File: src/rtl/fcsr_pkg.sv
package fcsr_pkg;
    // word address width of the larger variant, 16-bit words
    localparam int unsigned ADDR_W = 19;
    localparam int unsigned BIT_W = 4;
    localparam int unsigned WORD_W = 16;
    localparam logic [ADDR_W-1:0] ADDR_RESET = 19'h00000;
    localparam logic [BIT_W-1:0] BIT_RESET = 4'h0;
    // page spans and device tops
    localparam logic [ADDR_W-1:0] PAGE_SPAN_4M = 19'h10000;
    localparam logic [ADDR_W-1:0] PAGE_TOP_4M = 19'h0FFFF;
    localparam logic [ADDR_W-1:0] PAGE_SPAN_8M = 19'h20000;
    localparam logic [ADDR_W-1:0] PAGE_TOP_8M = 19'h1FFFF;
    localparam logic [ADDR_W-1:0] DEV_TOP_4M = 19'h3FFFF;
    localparam logic [ADDR_W-1:0] DEV_TOP_8M = 19'h7FFFF;
    localparam int unsigned READY_DELAY = 16;
    // synchronised pins: seven controls, then page enable and page select
    localparam int unsigned SYNC_N = 10;
    // controls idle high, page inputs idle low
    localparam logic [SYNC_N-1:0] SYNC_IDLE = 10'h3F8;

    typedef enum logic {FCSR_SIZE_4M, FCSR_SIZE_8M} fcsr_size_t;

    typedef struct packed {
        logic pageEnable;
        logic [1:0] pageSelectBits;
    } fcsr_page_t;

    typedef struct packed {
        logic dataOut;
        logic dataOe;
    } fcsr_pin_t;
endpackage : fcsr_pkg

File: src/rtl/fcsr_readout.sv
`timescale 1ns/1ps
// Functional notes
// - Output enable low loads address counter with active base (page start when paging), clears bit counter, data floats.
// - Chip select high freezes counters, floats data, signals standby.
// - Output enable low resets and floats regardless of chip select.
// - Chip select low with enable high: clock advances counter, drives data.
// - After last bit and cascade low, data output floats.
// - Address counter cleared automatically at power-up.
// - Data pin three-state in read-out, open-collector bidirectional when programming.
// - Serial clock is input when programming, output during read-out.
// - Page mode splits space into four pages, page select picks one.
// - 4-Mbit page n spans n*10000h to plus 0FFFFh.
// - 8-Mbit page n spans n*20000h to plus 1FFFFh.
// - Paging off ignores page select, reads whole device.
// - In programming mode page inputs have no effect.
// - Chip select has no effect in programming mode.
// - Cascade output low when address counter reaches active maximum.
// - Cascade stays low, then follows chip select until enable falls.
// - Device select acts as chip select for programming.
// - Ready driven low during power-up reset, then released.
// - Programming enable low selects programming mode.
// - Standby floats output regardless of output enable.
// - Downstream device enables output when its chip select goes low.
module fcsr_readout
    import fcsr_pkg::*;
#(
    parameter fcsr_size_t SIZE = FCSR_SIZE_8M,
    parameter int unsigned READY_CYCLES = READY_DELAY,
    parameter logic [ADDR_W-1:0] PAGE_SPAN = (SIZE == FCSR_SIZE_8M) ? PAGE_SPAN_8M : PAGE_SPAN_4M
) (
    input wire logic clock,
    input wire logic reset,
    input wire logic clockEnable,
    input wire logic programModeEnableN,
    input wire logic chipSelectN,
    input wire logic resetOutputEnable,
    input wire logic programDeviceSelect,
    input wire fcsr_page_t pageConfig,
    input wire logic serialBitClockIn,
    input wire logic dataIn,
    input wire logic progDataLow,
    input wire logic [WORD_W-1:0] memWord,
    output logic [ADDR_W-1:0] memAddr,
    output fcsr_pin_t dataPin,
    output logic serialBitClockOut,
    output logic serialBitClockOe,
    output logic chainHandoverN,
    output logic readyOut,
    output logic readyOe,
    output logic standby,
    output logic inSystemProgramming,
    output logic programSelected,
    output logic progDataIn,
    output logic progClockIn
);
    // ------------------------------------------------------------
    // pin synchronisers
    // ------------------------------------------------------------
    logic [SYNC_N-1:0] pinRaw;
    logic [SYNC_N-1:0] syncA_q, syncA_d;
    logic [SYNC_N-1:0] syncB_q, syncB_d;
    assign pinRaw = {programModeEnableN, chipSelectN, resetOutputEnable, programDeviceSelect,
                     serialBitClockIn, dataIn, progDataLow, pageConfig};
    // idle reset levels keep the block out of a false clear after reset
    for (genvar g = 0; g < SYNC_N; g++) begin : g_sync
        always_comb begin
            syncA_d[g] = clockEnable ? pinRaw[g] : syncA_q[g];
            syncB_d[g] = clockEnable ? syncA_q[g] : syncB_q[g];
        end
        always_ff @(posedge clock or posedge reset) begin
            if (reset) begin
                syncA_q[g] <= SYNC_IDLE[g];
                syncB_q[g] <= SYNC_IDLE[g];
            end else begin
                syncA_q[g] <= syncA_d[g];
                syncB_q[g] <= syncB_d[g];
            end
        end
    end
    logic progN, csN, oe, pageEnB;
    logic [1:0] pageSelB;
    assign progN = syncB_q[9];
    assign csN = syncB_q[8];
    assign oe = syncB_q[7];
    assign pageEnB = syncB_q[2];
    assign pageSelB = syncB_q[1:0];
    assign inSystemProgramming = ~progN;
    assign programSelected = ~progN & syncB_q[6];
    assign progClockIn = syncB_q[5];
    assign progDataIn = syncB_q[4];

    // ------------------------------------------------------------
    // active range
    // ------------------------------------------------------------
    logic [ADDR_W-1:0] baseAddr, topAddr, pageTop, devTop;
    logic pagingOn;
    always_comb begin
        // device is four pages, so its top is four spans less one
        pageTop = PAGE_SPAN - 19'h00001;
        devTop = ADDR_W'({PAGE_SPAN, 2'b00} - 21'h000001);
        pagingOn = pageEnB & progN;
        if (pagingOn) begin
            baseAddr = ADDR_W'(PAGE_SPAN * pageSelB);
            topAddr = baseAddr + pageTop;
        end else begin
            baseAddr = ADDR_RESET;
            topAddr = devTop;
        end
    end

    // ------------------------------------------------------------
    // read-out counters and cascade
    // ------------------------------------------------------------
    typedef enum logic [1:0] {FCSR_READ, FCSR_DONE_LOW, FCSR_DONE_FOLLOW} fcsr_state_t;
    fcsr_state_t state_q, state_d;
    logic [ADDR_W-1:0] addr_q, addr_d;
    logic [BIT_W-1:0] bit_q, bit_d;
    logic [WORD_W-1:0] shift_q, shift_d;
    logic primed_q, primed_d;
    logic tick_q, tick_d;
    logic refill_q, refill_d;
    logic running, lastBit;
    // counting gated by select only in read-out
    assign running = progN & ~csN & oe;
    assign lastBit = (addr_q == topAddr) && (bit_q == BIT_W'(WORD_W - 1));
    always_comb begin
        state_d = state_q;
        addr_d = addr_q;
        bit_d = bit_q;
        shift_d = shift_q;
        primed_d = primed_q;
        tick_d = ~tick_q;
        refill_d = refill_q;
        if (!progN) begin
            tick_d = 1'b0;
        end else if (!oe) begin
            addr_d = baseAddr;
            bit_d = BIT_RESET;
            primed_d = 1'b0;
            refill_d = 1'b0;
            state_d = FCSR_READ;
        end else if (running && state_q == FCSR_READ) begin
            // one bit per serial clock, ascending
            if (!primed_q || refill_q) begin
                // word fetch in the low phase, so no serial clock is lost
                shift_d = memWord;
                primed_d = 1'b1;
                refill_d = 1'b0;
            end else if (tick_q) begin
                if (lastBit) begin
                    state_d = FCSR_DONE_LOW;
                end else if (bit_q == BIT_W'(WORD_W - 1)) begin
                    bit_d = BIT_RESET;
                    addr_d = addr_q + 19'h00001;
                    refill_d = 1'b1;
                end else begin
                    bit_d = bit_q + 4'h1;
                    shift_d = {shift_q[WORD_W-2:0], 1'b0};
                end
            end
        end else if (state_q == FCSR_DONE_LOW && csN) begin
            state_d = FCSR_DONE_FOLLOW;
        end
    end
    always_ff @(posedge clock or posedge reset) begin
        if (reset) begin
            state_q <= FCSR_READ;
            addr_q <= ADDR_RESET;
            bit_q <= BIT_RESET;
            shift_q <= '0;
            primed_q <= 1'b0;
            tick_q <= 1'b0;
            refill_q <= 1'b0;
        end else if (clockEnable) begin
            state_q <= state_d;
            addr_q <= addr_d;
            bit_q <= bit_d;
            shift_q <= shift_d;
            primed_q <= primed_d;
            tick_q <= tick_d;
            refill_q <= refill_d;
        end
    end

    // ------------------------------------------------------------
    // power-up ready counter
    // ------------------------------------------------------------
    logic [7:0] rdyCnt_q, rdyCnt_d;
    always_comb begin
        rdyCnt_d = rdyCnt_q;
        // saturates, so ready never drops again without a reset
        if (rdyCnt_q != 8'(READY_CYCLES)) begin
            rdyCnt_d = rdyCnt_q + 8'h01;
        end
    end
    always_ff @(posedge clock or posedge reset) begin
        if (reset) begin
            rdyCnt_q <= 8'h00;
        end else if (clockEnable) begin
            rdyCnt_q <= rdyCnt_d;
        end
    end

    // ------------------------------------------------------------
    // pins
    // ------------------------------------------------------------
    logic done;
    assign done = (state_q != FCSR_READ);
    assign memAddr = addr_q;
    assign standby = progN & csN;
    assign dataPin.dataOut = progN ? shift_q[WORD_W-1] : 1'b0;
    assign dataPin.dataOe = progN ? (running & primed_q & ~done) : syncB_q[3];
    assign serialBitClockOut = tick_q;
    assign serialBitClockOe = progN;
    always_comb begin
        case (state_q)
            FCSR_DONE_LOW: chainHandoverN = 1'b0;
            FCSR_DONE_FOLLOW: chainHandoverN = csN;
            default: chainHandoverN = 1'b1;
        endcase
        if (!progN) begin
            chainHandoverN = 1'b1;
        end
    end
    assign readyOut = 1'b0;
    assign readyOe = (rdyCnt_q != 8'(READY_CYCLES));
endmodule : fcsr_readout

File: config.mk
export PLATFORM = sky130hd
export DESIGN_NAME = fcsr_readout
export DESIGN_NICKNAME = d
export VERILOG_FILES = /design/src/rtl/fcsr_pkg.sv /design/src/rtl/fcsr_readout.sv
export SDC_FILE = /design/constraint.sdc
export NUM_CORES = 1
export LEC_CHECK = 0
export BUFFER_PORTS_ARGS = -buffer_cell sky130_fd_sc_hd__buf_4
export CORE_MARGIN = 4
export CORE_UTILIZATION = 53
export CTS_BUF_LIST = sky130_fd_sc_hd__clkbuf_2 sky130_fd_sc_hd__clkbuf_4 sky130_fd_sc_hd__clkbuf_8
export CTS_CLUSTER_SIZE = 20
export DETAILED_ROUTE_END_ITERATION = 10
export GPL_TIMING_DRIVEN = 0
export PLACE_DENSITY = 0.83
export SYNTH_ARGS = -nofsm -noshare
export SYNTH_HDL_FRONTEND = slang
export SYNTH_SLANG_ARGS = --single-unit
File: constraint.sdc
create_clock -name clock -period 2 [get_ports clock]
set_clock_uncertainty 0.05 [all_clocks]
set_input_delay 0.1 -clock clock [delete_from_list [all_inputs] [get_ports clock]]
set_output_delay 0.1 -clock clock [all_outputs]
set_load 0.01 [all_outputs]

==========

Extract from the listing above the lines between the line containing "package fcsr_pkg;" and the line containing "data output floats.", keeping both of those lines. Output nothing else.

● **Reply to the exercise**:
package fcsr_pkg;
    // word address width of the larger variant, 16-bit words
    localparam int unsigned ADDR_W = 19;
    localparam int unsigned BIT_W = 4;
    localparam int unsigned WORD_W = 16;
    localparam logic [ADDR_W-1:0] ADDR_RESET = 19'h00000;
    localparam logic [BIT_W-1:0] BIT_RESET = 4'h0;
    // page spans and device tops
    localparam logic [ADDR_W-1:0] PAGE_SPAN_4M = 19'h10000;
    localparam logic [ADDR_W-1:0] PAGE_TOP_4M = 19'h0FFFF;
    localparam logic [ADDR_W-1:0] PAGE_SPAN_8M = 19'h20000;
    localparam logic [ADDR_W-1:0] PAGE_TOP_8M = 19'h1FFFF;
    localparam logic [ADDR_W-1:0] DEV_TOP_4M = 19'h3FFFF;
    localparam logic [ADDR_W-1:0] DEV_TOP_8M = 19'h7FFFF;
    localparam int unsigned READY_DELAY = 16;
    // synchronised pins: seven controls, then page enable and page select
    localparam int unsigned SYNC_N = 10;
    // controls idle high, page inputs idle low
    localparam logic [SYNC_N-1:0] SYNC_IDLE = 10'h3F8;

    typedef enum logic {FCSR_SIZE_4M, FCSR_SIZE_8M} fcsr_size_t;

    typedef struct packed {
        logic pageEnable;
        logic [1:0] pageSelectBits;
    } fcsr_page_t;

    typedef struct packed {
        logic dataOut;
        logic dataOe;
    } fcsr_pin_t;
endpackage : fcsr_pkg

File: src/rtl/fcsr_readout.sv
`timescale 1ns/1ps
// Functional notes
// - Output enable low loads address counter with active base (page start when paging), clears bit counter, data floats.
// - Chip select high freezes counters, floats data, signals standby.
// - Output enable low resets and floats regardless of chip select.
// - Chip select low with enable high: clock advances counter, drives data.
// - After last bit and cascade low, data output floats.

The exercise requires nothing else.